* Task goal *
The data below is to be repeated in full, exactly as given.

* Input material *
* * *

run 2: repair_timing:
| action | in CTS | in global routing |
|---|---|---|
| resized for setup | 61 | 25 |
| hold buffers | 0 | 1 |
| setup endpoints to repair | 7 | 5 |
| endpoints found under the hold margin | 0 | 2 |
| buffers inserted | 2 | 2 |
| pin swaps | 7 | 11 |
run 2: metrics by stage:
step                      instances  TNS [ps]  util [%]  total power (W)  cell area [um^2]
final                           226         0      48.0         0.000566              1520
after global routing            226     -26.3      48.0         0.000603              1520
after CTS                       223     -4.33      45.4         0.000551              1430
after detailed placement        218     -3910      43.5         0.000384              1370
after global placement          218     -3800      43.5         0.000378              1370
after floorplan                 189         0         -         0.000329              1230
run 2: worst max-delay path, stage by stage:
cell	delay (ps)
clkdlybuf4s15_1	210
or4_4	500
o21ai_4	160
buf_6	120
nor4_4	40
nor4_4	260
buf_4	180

* * *

* Response to the exercise *
run 2: repair_timing:
| action | in CTS | in global routing |
|---|---|---|
| resized for setup | 61 | 25 |
| hold buffers | 0 | 1 |
| setup endpoints to repair | 7 | 5 |
| endpoints found under the hold margin | 0 | 2 |
| buffers inserted | 2 | 2 |
| pin swaps | 7 | 11 |
run 2: metrics by stage:
step                      instances  TNS [ps]  util [%]  total power (W)  cell area [um^2]
final                           226         0      48.0         0.000566              1520
after global routing            226     -26.3      48.0         0.000603              1520
after CTS                       223     -4.33      45.4         0.000551              1430
after detailed placement        218     -3910      43.5         0.000384              1370
after global placement          218     -3800      43.5         0.000378              1370
after floorplan                 189         0         -         0.000329              1230
run 2: worst max-delay path, stage by stage:
cell	delay (ps)
clkdlybuf4s15_1	210
or4_4	500
o21ai_4	160
buf_6	120
nor4_4	40
nor4_4	260
buf_4	180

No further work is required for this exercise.